- _EXERCISE AIM_: Only one portion of the data is to be written out: from the line bearing "synthesis | 0% |" through the line bearing "approximately 0.28 ns |". Write it exactly as it appears.

- _EXTRACTED DATA_:

--- src/hdl/grr_pkg.sv ---
`default_nettype none

package grr_pkg;

  // request types on the input channel
  localparam logic [1:0] REQ_LOAD  = 2'd0;
  localparam logic [1:0] REQ_START = 2'd1;
  localparam logic [1:0] REQ_PRINT = 2'd2;

  // result kinds
  localparam logic [1:0] KIND_WIN  = 2'd0;
  localparam logic [1:0] KIND_ROW  = 2'd1;
  localparam logic [1:0] KIND_CLIP = 2'd2;

  // configuration register indexes
  localparam logic [2:0] CFG_GLYPH_W  = 3'd0;
  localparam logic [2:0] CFG_GLYPH_H  = 3'd1;
  localparam logic [2:0] CFG_CELL_W   = 3'd2;
  localparam logic [2:0] CFG_CELL_H   = 3'd3;
  localparam logic [2:0] CFG_PROP     = 3'd4;
  localparam logic [2:0] CFG_SCREEN_W = 3'd5;

  // replacement for codes outside the font
  localparam logic [7:0] CHAR_QMARK = 8'h3F;

  // glyph base address width: 8-bit index times 5-bit height
  localparam int BASE_W = 13;

  typedef struct packed {
    logic [1:0]  req_type;
    logic [10:0] font_addr;
    logic [7:0]  font_byte;
    logic [15:0] start_left;
    logic [15:0] start_top;
    logic [7:0]  char_code;
  } in_item_t;

  typedef struct packed {
    logic [1:0]  kind;
    logic [15:0] win_left;
    logic [15:0] win_top;
    logic [4:0]  win_width;
    logic [4:0]  win_height;
    logic [15:0] row_mask;
    logic [4:0]  advance;
    logic [15:0] total_width;
    logic        last;
  } out_item_t;

  // saturated configuration seen by front and back
  typedef struct packed {
    logic [3:0]  gw;
    logic [4:0]  gh;
    logic [4:0]  cw;
    logic [4:0]  ch;
    logic [4:0]  pad;
    logic        prop;
    logic [15:0] screen_width;
  } cfg_t;

  typedef enum logic [1:0] {
    OP_LOAD  = 2'd0,
    OP_START = 2'd1,
    OP_PRINT = 2'd2
  } op_t;

  // one classified item in the queue
  typedef struct packed {
    op_t               op;
    logic [BASE_W-1:0] addr;
    logic [7:0]        font_byte;
    logic [7:0]        idx;
    logic [15:0]       left;
    logic [15:0]       top;
  } q_entry_t;

endpackage

`default_nettype wire

--- src/hdl/grr_front.sv ---
`default_nettype none

module grr_front #(
  parameter int FIRST_CODE = 32,
  parameter int LAST_CODE  = 127
) (
  input  wire                 clk,
  input  wire                 rst_n,
  input  grr_pkg::cfg_t       cfg,
  input  wire                 in_valid,
  output logic                in_stall,
  input  grr_pkg::in_item_t   in_data,
  input  wire                 q_full,
  output logic                q_push,
  output grr_pkg::q_entry_t   q_entry
);
  import grr_pkg::*;

  logic [7:0] code;
  logic [7:0] idx;
  logic       accept;

  // stall only while the queue has no room
  assign in_stall = q_full;
  assign accept   = in_valid && !q_full;

  // map out-of-range codes to the replacement glyph
  always_comb begin
    code = in_data.char_code;
    if ((32'(in_data.char_code) < FIRST_CODE) || (32'(in_data.char_code) > LAST_CODE)) begin
      code = CHAR_QMARK;
    end
    idx = code - 8'(FIRST_CODE);
  end

  // classify the item and build the queue entry
  always_comb begin
    q_entry           = '0;
    q_entry.font_byte = in_data.font_byte;
    q_entry.idx       = idx;
    q_entry.left      = in_data.start_left;
    q_entry.top       = in_data.start_top;
    q_push            = 1'b0;
    unique case (in_data.req_type)
      REQ_LOAD: begin
        q_entry.op   = OP_LOAD;
        q_entry.addr = BASE_W'(in_data.font_addr);
        q_push       = accept;
      end
      REQ_START: begin
        q_entry.op = OP_START;
        q_push     = accept;
      end
      REQ_PRINT: begin
        q_entry.op   = OP_PRINT;
        q_entry.addr = idx * cfg.gh;
        q_push       = accept;
      end
      default: begin
        // unused request type: taken and dropped
        q_entry.op = OP_START;
        q_push     = 1'b0;
      end
    endcase
  end

endmodule

`default_nettype wire

--- config.mk ---
export PLATFORM = sky130hd
export DESIGN_NAME = grr_front
export DESIGN_NICKNAME = d
export VERILOG_FILES = /design/src/hdl/grr_pkg.sv /design/src/hdl/grr_front.sv
export SDC_FILE = /design/constraint.sdc
export NUM_CORES = 1
export LEC_CHECK = 0
export ABC_AREA = 1
export BUFFER_PORTS_ARGS = -buffer_cell sky130_fd_sc_hd__clkbuf_2
export CORE_UTILIZATION = 43
export DETAILED_ROUTE_END_ITERATION = 10
export GPL_TIMING_DRIVEN = 0
export PLACE_DENSITY = 0.92
export SYNTH_ARGS = -nofsm -noshare
export SYNTH_HDL_FRONTEND = slang
export SYNTH_SLANG_ARGS = --single-unit
--- constraint.sdc ---
create_clock -name vclk -period 5
set_input_delay 0 -clock vclk [all_inputs]
set_output_delay 0 -clock vclk [all_outputs]
set_load 0.01 [all_outputs]
==> metrics.md, run 1 <==
| Metric | Value |
|---|---|
| Ports | 171 |
| Vias/cell | ~4.5 |
| Slew HR | 81.1% |
| Setup tns final | 0 ns |
| Power per cell area | 195 nW/um2 |
| Mapped Cells | about 300 |
| Yosys top cell by area | fa_1 |
| Wire per inst | 9.90 um |
| DRT antenna net count | 0 |
| Internal | ~0.0002 W |
| Maxcap violations | 0 |
| Sw Share | 58.6% |
| Layout cells sized above 1 | 41.8% |
| Clk pwr share | 0% |
| Status | finished, final reports clean |
| GRT Total Usage | 19.8% |
| IR drop worst, VDD | 0.108 mV |
| CP Class | input pin to output port |
| Tcrit/Tclk final | 69.9% |
| Worst Path Buf+Inv | 8 |
| # clk buffers | 0 |
| Yosys warnings | 0 |
| GRT Residual Overflow | 0 |
| Post-Syn Area per Cell | ~6.4 um2 |
| First-pass iteration count of the detailed router | 4 |
| Seq pwr share | 0% |
| P_sw | 0.000278 W |
| Row cnt | 23 |
| Hold buffers post-CTS | 0 |
| CTS resizes | 0 |
| Synth cell count leaders | nand2_1, inv_1, buf_4 |
| Storage cell area | 0 um2 |
| Critical Path Fanout Max | 5 |
| DRC viols | 0 |
| Max Fclk | roughly 290 MHz |
| CP max-delay cell | fa_1 |
| Gate power share | 100.0% |
| CP endpoint | q_entry[60] |
| Setup-failing EPs final | 0 |
| Wirelength, routed | 4380 um |
| Cell family with most CP delay | adder cells |
| CP required | 5.00 ns |
| Pins Over Slew Limit | 0 |
| Via count | 2002 |
| Largest net degree at the start of global routing | 11 |
| Nets | 540 |
| Final instance area | 2430 um2 |
| Largest cells by area after synthesis | fa_1, buf_4, ha_1 |
| Inserted Diodes | 0 |
| Global-route wire length before repair | 7290 um |
| Vias in the first global route | 1843 |
| Worst path cell trace | clkbuf_2, inv_2, nand2_2, nor2_1, inv_1, nor2_1, fa_1, fa_1, inv_1, fa_1, inv_1, ha_1, nand2_2, inv_2, nand2_2, nand2_1, nand2_1, nand3_1, nand2_1, clkinv_1, nor2_2, clkbuf_2 |
| Dpl hpwl | 4100 um |
| Final worst path period need | roughly 3.5 ns |
| Lkg Pwr | 1.59 nW |
| Initial core utilization | between 40% and 50% |
| Post-synthesis to final-layout area growth | 27.8% |
| Die Ht | 68.5 um |
| Crit end category | output port |
| WHS Path Cells | 2 |
| Count leader, synth | nand2_1 |
| Initial DRC Count | 77 |
| Num sequential | 0 |
| Initial antenna violation count | 0 |
| IO Port Bufs | 93 |
| Slowest stage delay, CP | 0.56 ns |
| Postcts setup bufs | 0 |
| Stages on worst setup path | 22 |
| Die footprint | roughly 4700 um2 |
| Register area share after synthesis | 0% |
| Fin. Hold Viols | 0 |
| Placed Area | 2430 um2 |
| Worst EP arrival | about 3.5 ns |
| Critical Path Start | in_data[7] |
| Post-Syn Area | 1900 um2 |
| Worst Setup Start Kind | input pin |
| Die width | about 68 um |
| RSZ-0062 raised after global routing | no |
| Worst-Margin Slew | approximately 0.28 ns |
| Synthesized Nets | 445 |
| Worst hold path type | input pin to output port |
| Library cells used by synthesis | 26 |
| GP Congestion | 0.855 |
| Core box area | 4120 um2 |
| Top cell type's share of synthesized area | 19.0% |
==> cell usage in the layout (no fill, tap or decap), drive strengths merged <==
master  count
a21oi       6
a22o        3
a32o        1
buf        43
clkbuf     95
clkinv      1
fa         18
ha         22
inv        57
nand2      77
nand3      14
nand3b      3
nand4       2
nor2       45
o21ai       2
or2         3
==> worst min-delay path by stage <==
stage	endpoint	slack (ns)	startpoint
global route	q_entry[8]	0.19	in_data[16]
CTS	q_entry[27]	0.19	in_data[35]
floorplan	q_push	0.05	q_full
finish	q_entry[27]	0.19	in_data[35]
global placement	q_entry[27]	0.19	in_data[35]
detailed placement	q_entry[27]	0.19	in_data[35]
==> cells by family after synthesis <==
| family | share of synthesized area, % |
|---|---|
| adders and majority gates | 33.5 |
| AOI/OAI and AO/OA | 4.61 |
| and+or+nand+nor | 33.0 |
| buffers and inverters | 28.9 |
==> per-layer routing <==
metal  routed length (um)  part of all wire, %  vias to the layer above  track usage (%)
li1                     -                    -                     1044                -
met1                 1750                   40                      881             23.3
met2                 2360                   54                       71             38.6
met3                  230                  5.3                        6             1.33
met4                   40                 0.91                        0             3.65
met5                    0                    0                        -                0
==> per-stage QoR <==
stage	setup slack, ns	power, W	hold slack, ns	cells	utilization [%]
2_1_floorplan	1.85	0.000361	0.0475	299	-
3_3_place_gp	1.53	0.000467	0.188	442	59.0
3_5_place_dp	1.50	0.000475	0.188	442	59.0
4_1_cts	1.50	0.000478	0.188	442	59.0
5_1_grt	1.22	0.000551	0.190	442	59.0
6_report	1.51	0.000475	0.186	442	59.0
==> power by group through the flow <==
stage          sequential (W)  combinational (W)  clock (W)
6_report                    0           0.000475          0
5_1_grt                     0           0.000551          0
4_1_cts                     0           0.000478          0
3_5_place_dp                0           0.000475          0
3_3_place_gp                0           0.000467          0
2_1_floorplan               0           0.000361          0
==> cell type report <==
cell class                      count  area, um2
Buffer                             45        332
Fill cell                         426       1690
Inverter                           58        218
Multi-Input combinational cell    196       1350
Tap cell                           50       62.6
Timing Repair Buffer               93        465
Note: power is estimated with default switching activity, not from simulation.
==> run 2, diff against run 1 <==
Settings changed: ABC_AREA 1 to 0, CORE_UTILIZATION 43 to 35, PLACE_DENSITY 0.92 to 0.82.
Clock period 5 ns to 3.1 ns, I/O delays scaled along.
==> metrics.md, run 2 <==
| Metric | Value |
|---|---|
| Status | complete, but fails checks |
| Failing checks | setup timing |
| Worst path cell trace | buf_8, o21bai_4, nor2_4, buf_6, nor2b_4, fa_1, fa_1, inv_2, fa_1, inv_2, ha_4, nand3_4, o2111ai_4, a221o_1, a2111o_1, o21ai_2, buf_2 |
| Die Ht | 73.5 um (+7.4%) |
| Setup tns final | -3.32 ns (-3.32 ns) |
| Critical Path Most Common Cell | fa_1 |
| Mapped Cells | 233 (-22%) |
| Vias/cell | 4.62 (+1.9%) |
| CP Class | input pin to output port |
| Dpl hpwl | 3800 um (-7.4%) |
| Top cell type's share of synthesized area | 20.1% (+1.2 points) |
| Largest cells by area after synthesis | fa_1, buf_4, ha_1 |
| Hold buffers post-CTS | 0 (unchanged) |
| Final instance area | 2800 um2 (+15%) |
| Initial DRC Count | 33 (-57%) |
| Yosys top cell by area | fa_1 |
| Initial core utilization | 37.2% (-9.0 points) |
| Initial antenna violation count | 0 (unchanged) |
| Ports | 171 (unchanged) |
| Num sequential | 0 (unchanged) |
| Final core utilization | 58.2% (-0.83 points) |
| Critical Path Fanout Max | 5 (unchanged) |
| Layout cells sized above 1 | 58.2% (+16 points) |
| First-pass iteration count of the detailed router | 4 (unchanged) |
| Vias in the first global route | 1740 (-5.6%) |
| Worst-Margin Slew | 0.578 ns (+0.295 ns) |
| Maxcap violations | 0 (unchanged) |
| Count leader, synth | buf_4 |
| IR drop worst, VDD | 0.228 mV (+110%) |
| Worst EP arrival | 3.71 ns (+0.22 ns) |
| CP max-delay cell | fa_1 |
| DRC viols | 0 (unchanged) |
| Most frequent cells in the layout | clkbuf_2, buf_4, inv_1 |
| Largest net degree at the start of global routing | 11 (unchanged) |
| DRT antenna net count | 0 (unchanged) |
| Crit end category | output port |
| Worst hold path type | input pin to output port |
| Post-synthesis to final-layout area growth | 56.5% |
| Lkg Pwr | 1.54 nW (-3.2%) |
| Placed Area | 2480 um2 (+2.3%) |
| Storage cell area | 0 um2 (unchanged) |
| GRT Residual Overflow | 0 (unchanged) |
| Cell family with most CP delay | adder cells |
| Synth cell count leaders | buf_4, inv_1, ha_1 |
| Worst Setup Start Kind | input pin |
| RSZ-0062 raised after global routing | yes |
| Register area share after synthesis | 0% (unchanged) |
| Dpl ws | -0.758 ns (-2.26 ns) |
| Core box area | 4820 um2 (+17%) |
| Row cnt | 25 (+8.7%) |
| Worst setup margin | -0.610 ns (-2.12 ns) |
| Fin. Hold Viols | 0 (unchanged) |
| Nets | 495 (-8.3%) |
| GRT Total Usage | 16.6% (-3.2 points) |
| CP required | 3.10 ns (-1.90 ns) |
| Fillers | 447 (+4.9%) |
| Wire per inst | 11.6 um (+17%) |
| Inserted Diodes | 0 (unchanged) |
| Final worst path period need | 3.71 ns |
| Global-route wire length before repair | 7270 um (-0.38%) |
| Yosys warnings | 0 (unchanged) |
| Power, Total | 0.00108 W (+130%) |
| Via count | 1911 (-4.5%) |
| Post-Syn Area | 1790 um2 (-5.7%) |
| GP Congestion | 0.776 (-9.2%) |
| Worst Path Buf+Inv | 5 (-3) |
| Slew HR | 61.5% (-20 points) |
| Die width | 73.5 um (+7.4%) |
| Library cells used by synthesis | 35 (+35%) |
| IO Port Bufs | 91 (-2.2%) |
| Die footprint | 5410 um2 (+15%) |
| Slowest stage delay, CP | 0.56 ns (about the same) |
| Post-Syn Area per Cell | 7.68 um2 (+21%) |
| Tcrit/Tclk final | 120% |
| Most common cell after layout, fill and taps aside | clkbuf_2 |
| Setup-failing EPs final | 8 (+8) |
| Synthesized Nets | 379 (-15%) |
| Pins Over Slew Limit | 0 (unchanged) |
| # clk buffers | 0 (unchanged) |
| Wirelength, routed | 4800 um (+9.6%) |
| Power per cell area | 384 nW/um2 (+97%) |
| Max Fclk | 270 MHz |
## run 2: changes by cell type after synthesis, sizes merged, moves of 6 or more
cell	before	now
nand3	14	4
inv	57	28
nand2	77	18
mux2i	0	6
nor2	45	14
nor2b	0	20
and2	0	10
## run 2: layout make-up
| class | count | area, um2 | share of cell area, % |
|---|---|---|---|
| multi-input combinational | 157 | 1610 | 57.3 |
| timing repair buffer | 115 | 677 | 24.2 |
| buffer | 47 | 330 | 11.8 |
| inverter | 28 | 105 | 3.75 |
| tap | 67 | 83.8 | 2.99 |
## run 2: cells by family (layout without fill, tap and decap cells)
group | count (synthesis) | after routing | share of synthesized area, %
AND/OR/NAND/NOR | 77 | 77 | 22.6
buffers and inverters | 76 | 190 | 24.5
adder cells (fa/ha/maj) | 40 | 40 | 35.5
AO/OA/AOI/OAI | 31 | 31 | 12.5
multiplexers | 6 | 6 | 3.35
XOR/XNOR | 3 | 3 | 1.47
## run 2: repair_timing
action / CTS / global route
gates resized for setup: 19 / 28
endpoints found under the setup margin: 8 / 9
buffers inserted: 21 / 4
pin swaps: 19 / 13
## run 2: through the flow
step / hold WS, ns / std cells
2_1_floorplan: 0.0292 / 233
3_5_place_dp: 0.188 / 391
3_3_place_gp: 0.187 / 391
5_1_grt: 0.194 / 414
4_1_cts: 0.187 / 411
6_report: 0.186 / 414
## run 2: path summary, 6_finish.rpt
path | from | end | slack [ns] | cells past startpoint
setup / recovery | in_data[5] | q_entry[60] | -0.61 | 17
hold / removal | in_data[39] | q_entry[31] | 0.19 | 2
## run 2: routing by layer
metal,GRT usage (%),vias to the layer above,part of all wire (%)
met5,0,-,0
met4,1.07,0,0.85
met3,1.37,4,5.9
met2,33.7,84,54
met1,19.4,877,39
li1,-,946,-
## run 2: report_power, final
part	total, W	switching (W)	internal [W]
Combinational	0.00108	0.000522	0.000555
Clock	0	0	0
Sequential	0	0	0
Total	0.00108	0.000522	0.000555
==> run 3, diff against run 2 <==
Settings changed: RECOVER_POWER set to 25.
==> metrics.md, run 3 (synthesized netlist as in run 2, its figures left out) <==
| Metric | Value |
|---|---|
| Status | complete, but fails checks |
| Failing checks | setup timing |
| Initial DRC Count | 27 (-18%) |
| Worst setup margin | -0.610 ns (unchanged) |
| Core box area | 4820 um2 (unchanged) |
| Clk pwr share | 0% (unchanged) |
| Largest net degree at the start of global routing | 11 (unchanged) |
| Num sequential | 0 (unchanged) |
| Cell Count, Final, Fillers Out | 414 (unchanged) |
| Crit end category | output port |
| Wire per inst | 11.6 um (unchanged) |
| RSZ-0062 raised after global routing | yes |
| Die width | 73.5 um (unchanged) |
| Maxcap violations | 0 (unchanged) |
| Worst-Margin Slew | 0.578 ns (unchanged) |
| IR drop worst, VDD | 0.228 mV (about the same) |
| GRT Residual Overflow | 0 (unchanged) |
| Hold buffers post-CTS | 0 (unchanged) |
| Gate power share | 100.0% (about the same) |
| Setup-failing EPs final | 8 (unchanged) |
| Dpl ws | -0.758 ns (unchanged) |
| IO Port Bufs | 91 (unchanged) |
| Placed Instances | 391 (unchanged) |
| Sw Share | 48.5% (+0.11 points) |
| Pins Over Slew Limit | 0 (unchanged) |
| Ports | 171 (unchanged) |
| P_sw | 0.000521 W (about the same) |
| Worst EP arrival | 3.71 ns (about the same) |
| Layout cells sized above 1 | 54.2% (-4.0 points) |
| Final core utilization | 57.8% (-0.36 points) |
| Vias/cell | 4.62 (unchanged) |
| Vias in the first global route | 1740 (unchanged) |
| CP max-delay cell | fa_1 |
| Max Fclk | 270 MHz (unchanged) |
| DRT antenna net count | 0 (unchanged) |
| Die footprint | 5410 um2 (unchanged) |
| CP required | 3.10 ns (about the same) |
| Fin. Hold Viols | 0 (unchanged) |
| Slew HR | 61.5% (unchanged) |
| Die Ht | 73.5 um (unchanged) |
| Power per cell area | 386 nW/um2 (+0.40%) |
| Seq pwr share | 0% (unchanged) |
| Global-route wire length before repair | 7270 um (unchanged) |
| Nets | 495 (unchanged) |
| Via count | 1911 (unchanged) |
| Wirelength, routed | 4800 um (unchanged) |
| Slowest stage delay, CP | 0.56 ns (about the same) |
| # clk buffers | 0 (unchanged) |
| Worst hold path type | input pin to output port |
| Lkg Pwr | 1.50 nW (-2.7%) |
| Dpl hpwl | 3800 um (unchanged) |
| DRC viols | 0 (unchanged) |
| Fillers | 454 (+1.6%) |
| Most common cell after layout, fill and taps aside | clkbuf_2 |
| Final worst path period need | 3.71 ns (unchanged) |
| CP Class | input pin to output port |
| Post-synthesis to final-layout area growth | 55.5% |
| GRT Total Usage | 16.6% (unchanged) |
| Critical Path Fanout Max | 5 (unchanged) |
| Storage cell area | 0 um2 (unchanged) |
| Inserted Diodes | 0 (unchanged) |
| Most frequent cells in the layout | clkbuf_2, buf_4, inv_1 |
| Internal | 0.000553 W (-0.44%) |
| Row cnt | 25 (unchanged) |
| First-pass iteration count of the detailed router | 4 (unchanged) |
| Critical Path Most Common Cell | fa_1 |
| Worst path cell trace | buf_8, o21bai_4, nor2_4, buf_6, nor2b_4, fa_1, fa_1, inv_2, fa_1, inv_2, ha_4, nand3_4, o2111ai_4, a221o_1, a2111o_1, o21ai_2, buf_2 |
| Tcrit/Tclk final | 120% (unchanged) |
| Initial antenna violation count | 0 (unchanged) |
| GP Congestion | 0.776 (unchanged) |
| Worst Setup Start Kind | input pin |
| Initial core utilization | 37.2% (unchanged) |
-- run 3: what timing repair did --
action | in CTS | in global routing
setup buffers | 21 | 4
endpoints found under the setup margin | 8 | 9
resized for setup | 19 | 28
pin swaps | 19 | 13
-- run 3: final cells by class --
type               count  area, um2  area share (%)
inverters             28        105            3.78
multi-input cells    157       1610            57.7
repair buffers       115        659            23.7
plain buffers         47        330            11.9
well taps             67       83.8            3.01
-- run 3: routing by layer --
metal  up-vias  global-route usage [%]  part of all wire, %
li1        946                       -                    -
met1       877                    19.4                   39
met2        84                    33.7                   54
met3         4                    1.37                  5.8
met4         0                    1.07                 0.85
met5         -                       0                    0
-- run 3: stage by stage --
stage | hold WS (ns) | power [W] | TNS [ns] | cell area, um2
finish | 0.186 | 0.00107 | -3.32 | 2780
global route | 0.199 | 0.00118 | -4.66 | 2780
CTS | 0.187 | 0.000955 | -2.89 | 2710
detailed placement | 0.188 | 0.000771 | -3.36 | 2480
global placement | 0.187 | 0.000748 | -3.00 | 2480
floorplan | 0.0292 | 0.000578 | -0.510 | 1940
-- run 3: power by group through the flow --
stage | clock [W] | sequential (W) | combinational (W)
floorplan | 0 | 0 | 0.000578
global placement | 0 | 0 | 0.000748
detailed placement | 0 | 0 | 0.000771
CTS | 0 | 0 | 0.000955
global route | 0 | 0 | 0.00118
finish | 0 | 0 | 0.00107
-- run 3: worst max-delay path: cells and delay by family --
kind                     cells  cell delay (ns)
buffers and inverters        5             0.45
adder cells (fa/ha/maj)      4             1.75
AND/OR/NAND/NOR              3             0.25
AO/OA/AOI/OAI                5             1.24
-- run 3: path summary, 6_finish.rpt --
path,startpoint,to,slack [ns],depth (start not counted)
min,in_data[39],q_entry[31],0.19,2
max,in_data[5],q_entry[60],-0.61,17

- _RESULT BELOW_:
| Register area share after synthesis | 0% |
| Fin. Hold Viols | 0 |
| Placed Area | 2430 um2 |
| Worst EP arrival | about 3.5 ns |
| Critical Path Start | in_data[7] |
| Post-Syn Area | 1900 um2 |
| Worst Setup Start Kind | input pin |
| Die width | about 68 um |
| RSZ-0062 raised after global routing | no |
| Worst-Margin Slew | approximately 0.28 ns |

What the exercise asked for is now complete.